Между темъ Гоголь продолжалъ бедствовать, какъ видно между прочимъ изъ следующихъ строкъ А. О. Смирновой къ П. А. Плетневу отъ 26 iюня 1845 г.: „я получила письмо отъ Гоголя, любезный Петръ Александровичъ, который меня спрашиваетъ, зачемъ онъ получилъ такъ мало денегъ за прошлую треть и когда ему следуетъ еще получить. Потрудитесь мне все это растолковать, пожалуйста; онъ хочетъ точнаго и подробнаго отчета по этому предмету, потому что, судя по деньгамъ, будетъ путешествовать и назначитъ намъ, куда ихъ высылать. Онъ теперь выехалъ въ Гастейнъ, и здоровье его какъ будто бы поправляется. Графиня Вiельгорская его видела во Франкфурте; въ первый разъ онъ ей показался очень плохъ, но потомъ былъ веселее и живее“.

Предположенiе свое о путешествiяхъ по Европе Гоголь потомъ осуществилъ въ довольно широкихъ размерахъ, какъ это видно изъ недавно напечатаннаго въ „Русской Мысли“ его Itinerarium’a, где находимъ следующiя относящiяся сюда данныя: по выезде изъ Гомбурга онъ посетилъ — 1845 г. 29 iюня (11 iюля) Берлинъ, съ 11 iюля — въ Карлсбаде; 8 августа изъ Карлсбада въ Греффенбергъ (или Фрайвальдау) черезъ Прагу; 22 октября — Берлинъ; затемъ следуютъ: Гастейнъ, Прага, Зальцбургъ, Венецiя и наконецъ черезъ Болонью и Флоренцiю онъ прибылъ въ Римъ, где уже провелъ зиму съ 1845 по 1846 г..

Кроме того у Гоголя было, какъ всегда, много плановъ, не приведенныхъ потомъ въ осуществленiе. Такъ изъ письма къ А. О. Смирновой отъ 5 iюля видно, что врачи, особенно Коппъ, его посылали на островъ Эльголандъ (недалеко отъ Гамбурга), куда онъ подзывалъ и Смирнову.
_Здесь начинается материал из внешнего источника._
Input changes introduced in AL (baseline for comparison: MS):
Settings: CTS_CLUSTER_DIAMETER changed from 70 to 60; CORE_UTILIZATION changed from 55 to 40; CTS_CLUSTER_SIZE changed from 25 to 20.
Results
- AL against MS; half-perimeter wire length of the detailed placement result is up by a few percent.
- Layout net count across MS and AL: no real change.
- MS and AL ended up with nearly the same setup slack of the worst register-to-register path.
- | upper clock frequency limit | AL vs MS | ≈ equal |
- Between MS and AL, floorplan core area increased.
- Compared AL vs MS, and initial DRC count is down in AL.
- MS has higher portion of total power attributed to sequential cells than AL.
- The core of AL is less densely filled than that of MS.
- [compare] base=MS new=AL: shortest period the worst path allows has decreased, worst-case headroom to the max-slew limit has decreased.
Context: an optimization exercise on an open-source flow, tuned for small area. The choices shown serve that exercise and are no tape-out recipe. In this exercise RTL edits were held to simulation tests only and were not proved equivalent to the original.

==> design.v <==
module tf_safety_core (
    input  wire        clk,
    input  wire        rst_n,
    input  wire        wr_en,
    input  wire [2:0]  wr_addr,
    input  wire [31:0] wr_data,
    input  wire [2:0]  rd_addr,
    output reg  [31:0] rd_data,
    output wire        wdg_pin
);
    function [24:0] add24;               
        input [23:0] a, b;
        input        ci;
        integer i;
        reg c;
        begin
            c = ci;
            for (i = 0; i < 24; i = i + 1) begin
                add24[i] = a[i] ^ b[i] ^ c;
                c = (a[i] & b[i]) | (c & (a[i] ^ b[i]));
            end
            add24[24] = c;
        end
    endfunction
    function geu24;                      
        input [23:0] a, b;
        integer i;
        reg c;
        begin
            c = 1'b1;
            for (i = 0; i < 24; i = i + 1)
                c = (a[i] & ~b[i]) | ((a[i] | ~b[i]) & c);
            geu24 = c;
        end
    endfunction
    function [15:0] sinc16;              
        input [15:0] x;
        integer i;
        reg c;
        begin
            c = 1'b1;
            for (i = 0; i < 16; i = i + 1) begin
                sinc16[i] = x[i] ^ c;
                c = c & x[i];
            end
            if (c) sinc16 = x;
        end
    endfunction
    reg [31:0] arg0;
    reg [63:0] msg;
    reg [31:0] res0, res1;
    reg [2:0]  err;
    reg [2:0]  mode;
    reg [15:0] tx_cnt;           
    reg [15:0] rx_last;          
    reg [31:0] rx_fail;          
    reg [63:0] deb_cnt, deb_clr;    
    reg [3:0]  deb_lat;
    reg [63:0] cwd_prev, cwd_tcnt, cwd_rcnt;
    reg [3:0]  cwd_to;
    reg [10:0] st_last;          
    reg [2:0]  st_plaus;         
    reg [5:0]  st_clr;           
    reg        st_lat;
    reg [2:0]  st_code;
    reg        st_pdet;
    reg [1:0]  st_lvl;
    reg [15:0] st_wprev;
    reg [3:0]  st_wt;            
    reg [1:0]  st_wr;            
    reg        st_wto;
    reg [1:0]  mo_dir;
    reg        mo_dead;
    reg [1:0]  mo_rc;            
    reg [3:0]  mo_rclr;          
    reg        mo_rlat;
    reg [15:0] mo_wprev;
    reg [3:0]  mo_wt;            
    reg [2:0]  mo_wr;            
    reg        mo_wto;
    reg        su_bl;
    reg [15:0] su_sil, su_warn;
    reg        su_wdg;
    assign wdg_pin = su_wdg;
    always @* begin
        case (rd_addr)
            3'd1:    rd_data = arg0;
            3'd2:    rd_data = msg[31:0];
            3'd3:    rd_data = msg[63:32];
            3'd4:    rd_data = res0;
            3'd5:    rd_data = res1;
            3'd6:    rd_data = {29'd0, err};
            3'd7:    rd_data = {29'd0, mode};
            default: rd_data = 32'd0;
        endcase
    end
    wire        cmd_wr = wr_en && (wr_addr == 3'd0);
    wire [7:0]  opc    = wr_data[31:24];
    wire [7:0]  inst   = wr_data[23:16];
    wire [15:0] imm    = wr_data[15:0];
    reg  [2:0]  verr;
    always @* begin
        verr = 3'd0;
        case (opc)
            8'h00, 8'hF0: begin
                if (inst != 8'd0)            verr = 3'd2;
                else if (imm != 16'd0)       verr = 3'd3;
            end
            8'h10: begin
                if (inst >= 8'd4)            verr = 3'd2;
                else if (imm[15:1] != 0)     verr = 3'd3;
            end
            8'h20: begin
                if (inst >= 8'd4)            verr = 3'd2;
            end
            8'h30: begin
                if (inst != 8'd0)            verr = 3'd2;
                else if (imm[15:2] != 0)     verr = 3'd3;
            end
            8'h40: begin
                if (inst != 8'd0)            verr = 3'd2;
                else if (imm[15:2] != 0 || arg0[31:24] != 0) verr = 3'd3;
                else if (geu24({16'd0, arg0[23:16]}, 24'd101))              verr = 3'd3;
            end
            8'h50: begin
                if (inst != 8'd0)            verr = 3'd2;
                else if (imm[15:6] != 0 || arg0[31:16] != 0) verr = 3'd3;
                else if (imm[1:0] == 2'd3 || imm[5:4] == 2'd3) verr = 3'd3;
            end
            8'h60: begin
                if (inst != 8'd0)            verr = 3'd2;
                else if (imm[15:3] != 0)     verr = 3'd3;
                else if (imm[2:0] > 3'd4)    verr = 3'd3;
            end
            8'h70, 8'h71: begin
                if (inst >= 8'd4)            verr = 3'd2;
                else if (imm[15:4] != 0)     verr = 3'd3;
                else if (imm[3:0] < 4'd2 || imm[3:0] > 4'd8) verr = 3'd4;
            end
            default: verr = 3'd1;
        endcase
    end
    wire do_op = cmd_wr && (verr == 3'd0);
    wire op_init  = do_op &&  opc[7];
    wire op_deb   = do_op && !opc[7] && opc[6:4] == 3'd1;
    wire op_cwd   = do_op && !opc[7] && opc[6:4] == 3'd2;
    wire op_steer = do_op && !opc[7] && opc[6:4] == 3'd3;
    wire op_motor = do_op && !opc[7] && opc[6:4] == 3'd4;
    wire op_sup   = do_op && !opc[7] && opc[6:4] == 3'd5;
    wire op_mode  = do_op && !opc[7] && opc[6:4] == 3'd6;
    wire op_codec = do_op && !opc[7] && opc[6:4] == 3'd7;
    wire op_prot  = op_codec && !opc[0];
    wire op_check = op_codec &&  opc[0];
    wire init     = !rst_n || op_init;
    wire [1:0] sel = inst[1:0];
    wire [15:0] d_c = deb_cnt[16*sel +: 16];
    wire [15:0] d_l = deb_clr[16*sel +: 16];
    wire        d_L = deb_lat[sel];
    wire        cond = imm[0];
    wire [15:0] w_p = cwd_prev[16*sel +: 16];
    wire [15:0] w_t = cwd_tcnt[16*sel +: 16];
    wire [15:0] w_r = cwd_rcnt[16*sel +: 16];
    wire        w_o = cwd_to[sel];
    wire        w_eq = (imm == w_p);
    wire        is_cwd = opc[5];
    wire [15:0] cx  = is_cwd ? (w_eq ? w_t : w_r) : (d_L ? d_l : d_c);
    wire        chi = is_cwd ? !w_eq : d_L;
    wire [15:0] cth = chi ? arg0[31:16] : arg0[15:0];
    wire [15:0] cxi = sinc16(cx);
    wire        cge = geu24({8'd0, cxi}, {8'd0, cth});
    wire        db_set  = !d_L &&  cond && cge;
    wire        db_clev =  d_L && !cond && cge;
    wire        db_L    = d_L ? !db_clev : db_set;
    wire [15:0] db_c    = (!d_L && cond) ? cxi : ((d_L && !db_clev) ? d_c : 16'd0);
    wire [15:0] db_l    = (d_L && !cond && !cge) ? cxi : 16'd0;
    wire        cw_toev  =  w_eq && cge && !w_o;
    wire        cw_recev = !w_eq && w_o && cge;
    wire        cw_o     = w_o ? !cw_recev : cw_toev;
    wire [15:0] cw_t     = w_eq ? cxi : 16'd0;
    wire [15:0] cw_r     = w_eq ? w_r : ((w_o && !cge) ? cxi : 16'd0);
    wire signed [15:0] s_cmd = arg0[15:0];
    wire signed [15:0] s_fb  = arg0[31:16];
    wire        s_cok = imm[0];
    wire        s_fok = imm[1];
    wire        s_rng = s_cok && (s_cmd[15] ? !geu24({9'd0, s_cmd[14:0]}, 24'd31868)
                                         :  geu24({9'd0, s_cmd[14:0]}, 24'd901));
    wire [24:0] s_dsum = add24({{13{st_last[10]}}, st_last}, ~{{8{s_fb[15]}}, s_fb}, 1'b1);
    wire signed [16:0] s_diff = s_dsum[16:0];
    wire        s_mis = s_fok && (s_diff[16] ? !geu24({8'd0, s_diff[15:0]}, 24'd65487)
                                          :  geu24({8'd0, s_diff[15:0]}, 24'd50));
    wire [2:0]  s_pi  = (st_plaus >= 3'd5) ? 3'd5 : st_plaus + 3'd1;
    wire        s_pf  = s_mis && (st_plaus >= 3'd4);
    wire        s_det = !s_fok || !s_cok || s_rng || s_pf;
    wire [2:0]  s_code = !s_fok ? 3'd1 : !s_cok ? 3'd2 : s_rng ? 3'd3 : s_pf ? 3'd4 : 3'd0;
    wire        s_set  = !st_lat && s_det;
    wire        s_clev =  st_lat && !s_det && (st_clr == 6'd49);
    wire        s_lat  = st_lat ? !s_clev : s_det;
    wire [2:0]  s_lcode = s_set ? s_code : (s_clev ? 3'd0 : st_code);
    wire [5:0]  s_clr  = (st_lat && !s_det && !s_clev) ? st_clr + 6'd1 : 6'd0;
    wire [1:0]  s_lvl  = s_set ? 2'd1 : s_clev ? 2'd0 :
                         (st_lat && s_det && !st_pdet && st_lvl != 2'd3) ? st_lvl + 2'd1 : st_lvl;
    wire [2:0]  s_plaus = (s_mis && !s_clev) ? s_pi : 3'd0;
    wire        s_weq  = (s_cmd == st_wprev);
    wire        s_wrec = !s_weq && st_wto && (st_wr == 2'd2);
    wire        s_wto  = !s_cok ? st_wto :
                         s_weq ? (st_wto || st_wt >= 4'd9) : (st_wto && !s_wrec);
    wire [3:0]  s_wt   = !s_cok ? st_wt : s_weq ? ((st_wt >= 4'd10) ? 4'd10 : st_wt + 4'd1) : 4'd0;
    wire [1:0]  s_wr   = !s_cok ? st_wr : (s_weq || !st_wto || s_wrec) ? (s_weq ? st_wr : 2'd0) : st_wr + 2'd1;
    wire signed [10:0] s_last = st_last;
    wire signed [10:0] s_teff = s_wto ? 11'sd0 : (s_cok && !s_rng) ? s_cmd[10:0] : s_last;
    wire        s_up   = !geu24({13'd0, ~s_last[10], s_last[9:0]}, {13'd0, ~s_teff[10], s_teff[9:0]});
    wire signed [10:0] s_base = s_wto ? s_last :
                                s_up ? (s_last[10] ? 11'sd0 : s_last) : (s_last[10] ? s_last : 11'sd0);
    wire signed [10:0] s_k    = s_up ? (s_wto ? 11'sd20 : 11'sd100) : (s_wto ? -11'sd20 : -11'sd100);
    wire [24:0] s_bsum = add24({13'd0, s_base}, {13'd0, s_k}, 1'b0);
    wire signed [10:0] s_bnd  = s_bsum[10:0];
    wire        s_tgeb = geu24({13'd0, ~s_teff[10], s_teff[9:0]}, {13'd0, ~s_bnd[10], s_bnd[9:0]});
    wire signed [10:0] s_o    = (s_up ^ s_tgeb) ? s_teff : s_bnd;
    wire signed [10:0] s_out  = s_lat ? 11'sd0 : s_o;
    wire [23:0] s_x    = {{13{s_out[10]}}, s_out};
    wire [23:0] s_pa   = s_x << 9, s_pb = s_x << 6, s_pc = ~(s_x << 3), s_pd = s_x;
    wire [23:0] s_pe   = 24'd1536001 + (s_out[10] ? 24'd1023 : 24'd0);
    wire [23:0] s_c1s  = s_pa ^ s_pb ^ s_pc;
    wire [23:0] s_c1c  = ((s_pa & s_pb) | (s_pa & s_pc) | (s_pb & s_pc)) << 1;
    wire [23:0] s_c2s  = s_c1s ^ s_c1c ^ s_pd;
    wire [23:0] s_c2c  = ((s_c1s & s_c1c) | (s_c1s & s_pd) | (s_c1c & s_pd)) << 1;
    wire [23:0] s_c3s  = s_c2s ^ s_c2c ^ s_pe;
    wire [23:0] s_c3c  = ((s_c2s & s_c2c) | (s_c2s & s_pe) | (s_c2c & s_pe)) << 1;
    wire [24:0] s_pws  = add24(s_c3s, s_c3c, 1'b0);
    wire [23:0] s_pw   = s_pws[23:0];
    wire [10:0] s_phys = s_pw[20:10];
    wire [2:0]  s_fc   = s_lat ? s_lcode : s_wto ? 3'd5 : 3'd0;
    wire [31:0] st_r0  = {5'd0, s_phys, {5{s_out[10]}}, s_out};
    wire [31:0] st_r1  = {17'd0, (s_lat || s_wto), s_clev, s_set, s_lvl, s_wto, s_lat, 5'd0, s_fc};
    wire        m_cok  = imm[0];
    wire        m_safe = imm[1] || mode == 3'd0 || mode == 3'd4;
    wire signed [15:0] m_tq = arg0[15:0];
    wire [6:0]  m_der  = arg0[22:16];
    wire        m_rset = !mo_rlat && !m_cok && (mo_rc == 2'd2);
    wire        m_rclr =  mo_rlat &&  m_cok && (mo_rclr == 4'd9);
    wire        m_rlat = m_safe ? mo_rlat : (mo_rlat ? !m_rclr : m_rset);
    wire [1:0]  m_rc   = m_safe ? mo_rc :
                         !mo_rlat ? (m_cok ? 2'd0 : mo_rc + 2'd1) : (m_rclr ? 2'd0 : mo_rc);
    wire [3:0]  m_rcl  = (m_safe || !mo_rlat) ? mo_rclr :
                         (m_cok && !m_rclr) ? mo_rclr + 4'd1 : 4'd0;
    wire        m_wstep = !m_safe && m_cok;
    wire        m_weq  = (m_tq == mo_wprev);
    wire        m_wrec = !m_weq && mo_wto && (mo_wr == 3'd4);
    wire        m_wto  = !m_wstep ? mo_wto :
                         m_weq ? (mo_wto || mo_wt >= 4'd9) : (mo_wto && !m_wrec);
    wire [3:0]  m_wt   = !m_wstep ? mo_wt : m_weq ? ((mo_wt >= 4'd10) ? 4'd10 : mo_wt + 4'd1) : 4'd0;
    wire [2:0]  m_wr   = !m_wstep ? mo_wr : (m_weq || !mo_wto || m_wrec) ? (m_weq ? mo_wr : 3'd0) : mo_wr + 3'd1;
    wire [6:0]  m_lim  = (mode == 3'd2) ? 7'd75 : 7'd100;
    wire        m_neg  = m_tq[15];
    wire [24:0] m_nsum = add24({16'd0, ~m_tq[7:0]}, 24'd0, 1'b1);
    wire [7:0]  m_tabs = m_neg ? m_nsum[7:0] : m_tq[7:0];
    wire        m_big  = m_neg ? ((mode == 3'd2) ? !geu24({9'd0, m_tq[14:0]}, 24'd32693) : !geu24({9'd0, m_tq[14:0]}, 24'd32668))
                               : ((mode == 3'd2) ?  geu24({9'd0, m_tq[14:0]}, 24'd76)    :  geu24({9'd0, m_tq[14:0]}, 24'd101));
    wire        m_tok  = m_cok && mode != 3'd3;
    wire [6:0]  m_a    = !m_tok ? 7'd0 : m_big ? m_lim : m_tabs[6:0];
    reg  [24:0] m_acc;
    integer mj;
    always @* begin
        m_acc = {18'd0, m_der[0] ? m_a : 7'd0};
        for (mj = 1; mj < 7; mj = mj + 1)
            m_acc = add24(m_acc[23:0], {17'd0, m_der[mj] ? m_a : 7'd0} << mj, 1'b0);
    end
    wire [13:0] m_p    = m_acc[13:0];
    wire [11:0] m_n    = m_p[13:2];
    wire [24:0] m_u    = add24({7'd0, m_n, 5'd0}, ~{12'd0, m_n}, 1'b1);      
    wire [24:0] m_v    = add24(m_u[23:0], {4'd0, m_n, 8'd0}, 1'b0);           
    wire [24:0] m_w    = add24(m_v[23:0], {2'd0, m_n, 10'd0}, 1'b0);          
    wire [22:0] m_pq   = m_w[22:0];
    wire [6:0]  m_q    = (m_wto || m_rlat) ? 7'd0 : m_pq[21:15];
    wire        m_nz   = (m_q != 7'd0);
    wire [1:0]  m_ndir = !m_nz ? 2'd0 : m_neg ? 2'd2 : 2'd1;
    wire        m_dead = !m_safe && mo_dir != 2'd0 && m_nz && m_ndir != mo_dir;
    wire [1:0]  m_app  = (m_safe || m_dead) ? 2'd0 : m_ndir;
    wire [6:0]  m_dpct = (m_safe || m_dead) ? 7'd0 : geu24({17'd0, m_q}, 24'd96) ? 7'd95 : m_q;
    wire [24:0] m_dsum = add24({14'd0, m_dpct, 3'd0}, {16'd0, m_dpct, 1'd0}, 1'b0);
    wire [9:0]  m_duty = m_dsum[9:0];
    wire        m_en   = (m_app != 2'd0) && !su_bl;
    wire [2:0]  m_fc   = m_rlat ? 3'd2 : m_wto ? 3'd5 : 3'd0;
    wire [31:0] mo_r0  = {10'd0, m_safe, m_dead, m_en, m_en, m_app, 6'd0, m_duty};
    wire [31:0] mo_r1  = {17'd0, (m_rlat || m_wto), (mo_rlat && !m_rlat), (!mo_rlat && m_rlat),
                          2'd0, m_wto, m_rlat, 5'd0, m_fc};
    wire [1:0]  u_tr  = imm[1:0];
    wire [15:0] u_sil = imm[2] ? 16'd0 : sinc16(su_sil);
    wire [15:0] u_wrn = (u_tr == 2'd1) ? sinc16(su_warn) : 16'd0;
    wire        u_bl  = su_bl || u_tr == 2'd2 || (|u_sil[15:5]) || (u_sil[4] && (u_sil[3] || (u_sil[2] && (u_sil[1] || u_sil[0])))) || (|u_wrn[15:4]) || (u_wrn[3] && (u_wrn[2] || (u_wrn[1] && u_wrn[0])));
    wire [15:0] u_mask = arg0[15:0] | {12'd0, u_bl, 3'd0};
    wire        u_crit = (u_mask[3:0] != 4'd0);
    wire [1:0]  u_stat = (u_crit || imm[3]) ? 2'd2 : (u_mask != 16'd0) ? 2'd1 : 2'd0;
    wire        u_fed  = !u_crit && mode != 3'd4 && imm[5:4] != 2'd2 && u_tr != 2'd2;
    wire        u_wdg  = su_wdg ^ u_fed;
    wire [31:0] su_r0  = {9'd0, !u_fed, u_bl, u_bl, u_wdg, u_fed, u_stat, u_mask};
    wire [2:0]  mreq    = imm[2:0];
    wire        mode_ok = (mreq == mode) ||
                          (mode != 3'd4 && mreq > mode && (mode != 3'd0 || mreq == 3'd1));
    wire [2:0]  mode_n  = mode_ok ? mreq : mode;
    localparam [31:0] DATA_ID = 32'h030201A5;
    wire [3:0]  tx_c   = tx_cnt[4*sel +: 4];
    wire [3:0]  b1lo   = opc[0] ? msg[11:8] : tx_c;
    wire [63:0] cbuf   = {msg[63:12], b1lo, msg[7:0]};
    reg  [7:0]  crc_s [1:7];
    reg  [7:0]  cs;
    integer k, b;
    always @* begin
        cs = DATA_ID[8*sel +: 8];
        for (k = 1; k < 8; k = k + 1) begin
            cs = cs ^ cbuf[8*k +: 8];
            for (b = 0; b < 8; b = b + 1)
                cs = cs[7] ? ({cs[6:0], 1'b0} ^ 8'h1D) : {cs[6:0], 1'b0};
            crc_s[k] = cs;
        end
    end
    reg [7:0] crc;
    always @* begin
        case (imm[2:0])
            3'd2:    crc = crc_s[1];
            3'd3:    crc = crc_s[2];
            3'd4:    crc = crc_s[3];
            3'd5:    crc = crc_s[4];
            3'd6:    crc = crc_s[5];
            3'd7:    crc = crc_s[6];
            default: crc = crc_s[7];
        endcase
    end
    wire [3:0]  rc      = msg[11:8];
    wire [3:0]  r_last  = rx_last[4*sel +: 4];
    wire [7:0]  r_fail  = rx_fail[8*sel +: 8];
    wire [7:0]  r_fi    = (&r_fail) ? r_fail : r_fail + 8'd1;
    wire        k_bad   = (crc != msg[7:0]);
    wire        k_seq   = (rc != r_last + 4'd1);
    wire [3:0]  k_last  = k_bad ? r_last : rc;
    wire [7:0]  k_fail  = (k_bad || k_seq) ? r_fi : 8'd0;
    wire [1:0]  k_rsn   = k_bad ? 2'd1 : k_seq ? 2'd2 : 2'd0;
    wire        k_ok    = !k_bad && !k_seq;
    reg [31:0] op_res0, op_res1;
    always @* begin
        op_res0 = 32'd0;
        op_res1 = 32'd0;
        case (opc[6:4])
            3'd1: begin
                op_res0 = {28'd0, db_clev, db_set, db_L, db_L & cond};
                op_res1 = {db_l, db_c};
            end
            3'd2: begin
                op_res0 = {29'd0, cw_recev, cw_toev, cw_o};
                op_res1 = {cw_r, cw_t};
            end
            3'd3: begin op_res0 = st_r0; op_res1 = st_r1; end
            3'd4: begin op_res0 = mo_r0; op_res1 = mo_r1; end
            3'd5: begin op_res0 = su_r0; op_res1 = {u_wrn, u_sil}; end
            3'd6: op_res0 = {21'd0, mode_n, 7'd0, mode_ok};
            3'd7: op_res0 = opc[0] ? {4'd0, k_last, crc, k_fail, rc, 1'b0, k_rsn, k_ok}
                                   : {16'd0, crc, 4'd0, tx_c};
            default: ;
        endcase
    end
    wire [15:0] db_cw = (!init && !d_L && cond) ? cxi : 16'd0;
    wire [15:0] db_lw = init ? 16'd0 : db_l;
    wire [15:0] cw_tw = init ? 16'd0 : cw_t;
    wire [15:0] cw_rw = (!init && w_o && !cge) ? cxi : 16'd0;
    wire [15:0] a0m   = init ? 16'd0 : arg0[15:0];
    wire [31:0] wdm = init ? 32'd0 : wr_data;
    always @(posedge clk) begin
        if (init || (wr_en && wr_addr == 3'd1)) arg0 <= wdm;
        if (init || (wr_en && wr_addr == 3'd2)) msg[31:12] <= wdm[31:12];
        if (init || (wr_en && wr_addr == 3'd3)) msg[63:32] <= wdm;
        if (init || (wr_en && wr_addr == 3'd2) || op_prot)
            msg[11:0] <= (op_prot && !init) ? {tx_c, crc} : wdm[11:0];
        if (init || cmd_wr) begin
            err  <= init ? 3'd0 : verr;
            res0 <= (init || !do_op) ? 32'd0 : op_res0;
            res1 <= (init || !do_op) ? 32'd0 : op_res1;
        end
        if (init || op_mode) mode <= init ? 3'd0 : mode_n;
    end
    genvar gi;
    generate
        for (gi = 0; gi < 4; gi = gi + 1) begin : g_inst
            wire hit = (sel == gi);
            always @(posedge clk) begin
                if (init || (op_deb && hit && (!d_L || db_clev)))
                    deb_cnt[16*gi +: 16] <= db_cw;
                if (init || (op_deb && hit)) begin
                    deb_clr[16*gi +: 16] <= db_lw;
                    deb_lat[gi]          <= init ? 1'b0  : db_L;
                end
                if (init || (op_cwd && hit)) begin
                    cwd_prev[16*gi +: 16] <= wdm[15:0];
                    cwd_tcnt[16*gi +: 16] <= cw_tw;
                    cwd_to[gi]            <= init ? 1'b0  : cw_o;
                end
                if (init || (op_cwd && hit && !w_eq))
                    cwd_rcnt[16*gi +: 16] <= cw_rw;
                if (init || (op_prot && hit))
                    tx_cnt[4*gi +: 4] <= init ? 4'd0 : tx_c + 4'd1;
                if (init || (op_check && hit)) begin
                    rx_last[4*gi +: 4] <= init ? 4'd0 : k_last;
                    rx_fail[8*gi +: 8] <= init ? 8'd0 : k_fail;
                end
            end
        end
    endgenerate
    always @(posedge clk) begin
        if (init || op_steer) begin
            st_last  <= init ? 11'd0 : s_out;
            st_plaus <= init ? 3'd0  : s_plaus;
            st_clr   <= init ? 6'd0  : s_clr;
            st_lat   <= init ? 1'b0  : s_lat;
            st_code  <= init ? 3'd0  : s_lcode;
            st_pdet  <= init ? 1'b0  : s_det;
            st_lvl   <= init ? 2'd0  : s_lvl;
        end
        if (init || (op_steer && s_cok)) begin
            st_wprev <= a0m;
            st_wt    <= init ? 4'd0  : s_wt;
            st_wr    <= init ? 2'd0  : s_wr;
            st_wto   <= init ? 1'b0  : s_wto;
        end
        if (init || op_motor) begin
            mo_dir   <= init ? 2'd0  : m_app;
            mo_dead  <= init ? 1'b0  : m_dead;
        end
        if (init || (op_motor && !m_safe)) begin
            mo_rc    <= init ? 2'd0  : m_rc;
            mo_rclr  <= init ? 4'd0  : m_rcl;
            mo_rlat  <= init ? 1'b0  : m_rlat;
        end
        if (init || (op_motor && m_wstep)) begin
            mo_wprev <= a0m;
            mo_wt    <= init ? 4'd0  : m_wt;
            mo_wr    <= init ? 3'd0  : m_wr;
            mo_wto   <= init ? 1'b0  : m_wto;
        end
        if (init || op_sup) begin
            su_bl   <= init ? 1'b0  : u_bl;
            su_sil  <= init ? 16'd0 : u_sil;
            su_warn <= init ? 16'd0 : u_wrn;
            su_wdg  <= init ? 1'b0  : u_wdg;
        end
    end
endmodule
Последняя съ грустью ответила ему на это приглашенiе: „А вы... “.

Въ теченiе этихъ месяцевъ Гоголь перестрадалъ не меньше, чемъ во всю остальную жизнь: тогда-то онъ въ первый разъ сжегъ „Мертвыя Души“, дважды говелъ и все время находился въ самомъ напряженномъ и тревожномъ настроенiи, предполагая себя на краю гроба. Страданiя физическiя и моральныя (въ зависимости отъ первыхъ) теперь доходили до того, что онъ признавался, что „повеситься или утопиться казалось какъ бы похожимъ на какое-то лекарство и облегченiе“. Въ это время онъ то-и-дело горько жалуется на свои недуги. Онъ пишетъ 5 iюня Языкову: „Повторяю тебе еще разъ, что болезнь моя серьезна. Только одно чудо Божiе можетъ спасти. Силы исчерпаны. Ихъ и безъ того было немного, и я дивлюся, какъ, при моемъ сложенiи, я дожилъ и до сихъ еще дней“. Здесь же онъ сознается, что „, тогда какъ душа была неготова и следовало покориться воле Божiей“, и продолжаетъ далее: „Ни искусство докторовъ, ни какая бы то ни была помощь, даже со стороны климата и прочаго, не могутъ сделать ничего, и я не жду отъ нихъ помощи. Но говорю твердо одно только, что велика милость Божiя и что, если самое дыханiе станетъ улетать въ последнiй разъ изъ устъ моихъ и будетъ разлагаться во тленье самое тело мое, одно Его мановенiе — и мертвецъ возстанетъ вдругъ. Вотъ только въ чемъ возможность спасенья моего. Если сыщется такой святой, чьи молитвы умолятъ обо мне, если жизнь полезней точно моей смерти, если достанется хоть сколько-нибудь чистоты — грешной и нечистой душе моей на такого рода помилованiе, тогда жизнь вспыхнетъ во мне вновь, хотя все ея источники изсякли“. Часто даже письма этого времени начинаются однообразными заявленiями о пересиливанiи себя. Такъ матери онъ пишетъ отъ 28 iюня: „Пишу къ вамъ все еще больной изъ Карлсбада“, и Смирновой: „Пишу къ вамъ, мой прекрасный другъ Александра Осиповна, изъ Берлина, куда притащился я больной — и еле движущiйся“: Н. М. Языкову: „Пишу къ тебе, разслабленный и еле движущiйся изъ Карлсбада, куда наконецъ забросила меня судьба“; опять къ Смирновой: „Слабый и еле движущiйся пишу къ вамъ изъ Карлсбада“.